### [WORK INSTRUCTION]
Give the number of lines in the entries below that hold "half", with no accompanying words.

### [ENTRIES SUPPLIED]

————

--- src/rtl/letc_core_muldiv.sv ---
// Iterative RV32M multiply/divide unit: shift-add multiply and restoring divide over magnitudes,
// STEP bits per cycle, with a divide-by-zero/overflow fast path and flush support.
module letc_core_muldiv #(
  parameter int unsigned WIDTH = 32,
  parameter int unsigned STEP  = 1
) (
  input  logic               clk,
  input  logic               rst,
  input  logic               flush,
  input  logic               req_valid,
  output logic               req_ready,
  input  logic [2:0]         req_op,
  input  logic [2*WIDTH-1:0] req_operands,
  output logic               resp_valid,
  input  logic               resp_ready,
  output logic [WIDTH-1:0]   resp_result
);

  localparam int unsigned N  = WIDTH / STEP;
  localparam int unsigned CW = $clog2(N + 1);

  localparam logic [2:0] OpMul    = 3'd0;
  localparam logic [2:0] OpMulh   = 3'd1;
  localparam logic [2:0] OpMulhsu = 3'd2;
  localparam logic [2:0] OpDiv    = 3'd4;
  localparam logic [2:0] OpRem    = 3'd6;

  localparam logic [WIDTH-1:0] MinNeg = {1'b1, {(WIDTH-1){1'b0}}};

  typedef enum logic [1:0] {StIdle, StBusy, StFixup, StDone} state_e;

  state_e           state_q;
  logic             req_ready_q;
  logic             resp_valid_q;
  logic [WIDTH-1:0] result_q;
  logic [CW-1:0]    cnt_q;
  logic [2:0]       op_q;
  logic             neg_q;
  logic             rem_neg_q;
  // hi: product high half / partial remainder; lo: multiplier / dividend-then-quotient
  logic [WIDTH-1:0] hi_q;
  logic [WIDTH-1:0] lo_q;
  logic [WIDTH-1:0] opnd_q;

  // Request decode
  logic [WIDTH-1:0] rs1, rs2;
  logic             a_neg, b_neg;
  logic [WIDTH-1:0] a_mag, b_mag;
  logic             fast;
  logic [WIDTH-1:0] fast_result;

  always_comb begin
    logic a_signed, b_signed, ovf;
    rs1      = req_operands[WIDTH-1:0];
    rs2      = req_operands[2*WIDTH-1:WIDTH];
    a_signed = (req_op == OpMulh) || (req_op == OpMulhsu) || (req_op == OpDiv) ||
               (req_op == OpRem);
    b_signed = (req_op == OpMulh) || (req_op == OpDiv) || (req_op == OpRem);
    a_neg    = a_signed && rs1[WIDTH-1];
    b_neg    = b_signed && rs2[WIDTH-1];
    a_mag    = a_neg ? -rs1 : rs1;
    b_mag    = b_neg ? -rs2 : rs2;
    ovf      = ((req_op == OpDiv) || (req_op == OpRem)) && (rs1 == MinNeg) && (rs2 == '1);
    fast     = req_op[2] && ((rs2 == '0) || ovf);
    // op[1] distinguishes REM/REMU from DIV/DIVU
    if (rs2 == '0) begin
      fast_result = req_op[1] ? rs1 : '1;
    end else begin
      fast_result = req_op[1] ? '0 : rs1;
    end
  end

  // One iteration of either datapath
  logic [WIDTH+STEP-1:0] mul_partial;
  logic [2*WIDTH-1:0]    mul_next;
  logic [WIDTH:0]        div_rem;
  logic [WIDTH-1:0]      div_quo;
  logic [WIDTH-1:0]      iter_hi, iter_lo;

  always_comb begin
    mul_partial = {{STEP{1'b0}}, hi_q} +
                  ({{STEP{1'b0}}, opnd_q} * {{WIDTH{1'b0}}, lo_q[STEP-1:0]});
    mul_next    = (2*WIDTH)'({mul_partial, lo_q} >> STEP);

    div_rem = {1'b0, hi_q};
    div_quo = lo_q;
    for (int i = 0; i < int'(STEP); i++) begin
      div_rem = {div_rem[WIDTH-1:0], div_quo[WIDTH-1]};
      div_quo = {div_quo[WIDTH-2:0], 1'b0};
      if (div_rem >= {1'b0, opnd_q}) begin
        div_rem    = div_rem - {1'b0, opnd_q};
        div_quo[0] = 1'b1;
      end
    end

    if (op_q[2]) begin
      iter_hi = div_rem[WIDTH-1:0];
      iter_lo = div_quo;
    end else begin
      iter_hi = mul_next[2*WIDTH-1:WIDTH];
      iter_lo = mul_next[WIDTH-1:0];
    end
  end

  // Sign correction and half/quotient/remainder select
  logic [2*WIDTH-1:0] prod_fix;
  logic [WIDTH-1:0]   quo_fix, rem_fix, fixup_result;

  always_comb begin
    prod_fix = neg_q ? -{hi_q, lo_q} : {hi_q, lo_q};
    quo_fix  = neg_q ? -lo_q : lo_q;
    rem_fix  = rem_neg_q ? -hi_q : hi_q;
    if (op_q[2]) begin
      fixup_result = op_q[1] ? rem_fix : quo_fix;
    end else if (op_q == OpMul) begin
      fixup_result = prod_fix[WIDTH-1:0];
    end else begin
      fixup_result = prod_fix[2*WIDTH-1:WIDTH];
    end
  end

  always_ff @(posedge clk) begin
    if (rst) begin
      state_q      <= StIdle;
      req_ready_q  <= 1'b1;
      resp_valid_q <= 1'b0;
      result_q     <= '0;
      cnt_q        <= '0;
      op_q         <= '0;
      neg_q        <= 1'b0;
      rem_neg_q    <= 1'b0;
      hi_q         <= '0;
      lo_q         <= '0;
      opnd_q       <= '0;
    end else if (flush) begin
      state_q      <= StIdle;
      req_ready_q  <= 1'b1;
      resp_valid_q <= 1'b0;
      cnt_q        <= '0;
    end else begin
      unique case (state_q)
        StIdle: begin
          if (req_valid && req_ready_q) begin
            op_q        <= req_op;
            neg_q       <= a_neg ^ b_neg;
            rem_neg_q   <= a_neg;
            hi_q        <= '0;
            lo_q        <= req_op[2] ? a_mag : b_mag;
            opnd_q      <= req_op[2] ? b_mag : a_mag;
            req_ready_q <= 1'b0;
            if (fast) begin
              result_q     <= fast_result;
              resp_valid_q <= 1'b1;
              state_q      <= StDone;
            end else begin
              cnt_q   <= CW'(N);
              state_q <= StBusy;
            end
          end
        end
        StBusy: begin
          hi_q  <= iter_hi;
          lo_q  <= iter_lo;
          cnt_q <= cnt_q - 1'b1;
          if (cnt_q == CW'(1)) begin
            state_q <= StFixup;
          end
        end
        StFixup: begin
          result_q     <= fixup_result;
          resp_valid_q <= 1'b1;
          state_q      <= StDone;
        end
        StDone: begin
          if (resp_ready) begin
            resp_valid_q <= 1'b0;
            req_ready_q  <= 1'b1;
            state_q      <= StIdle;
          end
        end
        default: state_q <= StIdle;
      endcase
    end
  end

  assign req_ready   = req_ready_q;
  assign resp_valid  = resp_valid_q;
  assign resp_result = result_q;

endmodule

————

### [OUTPUT FOR THIS TASK]
2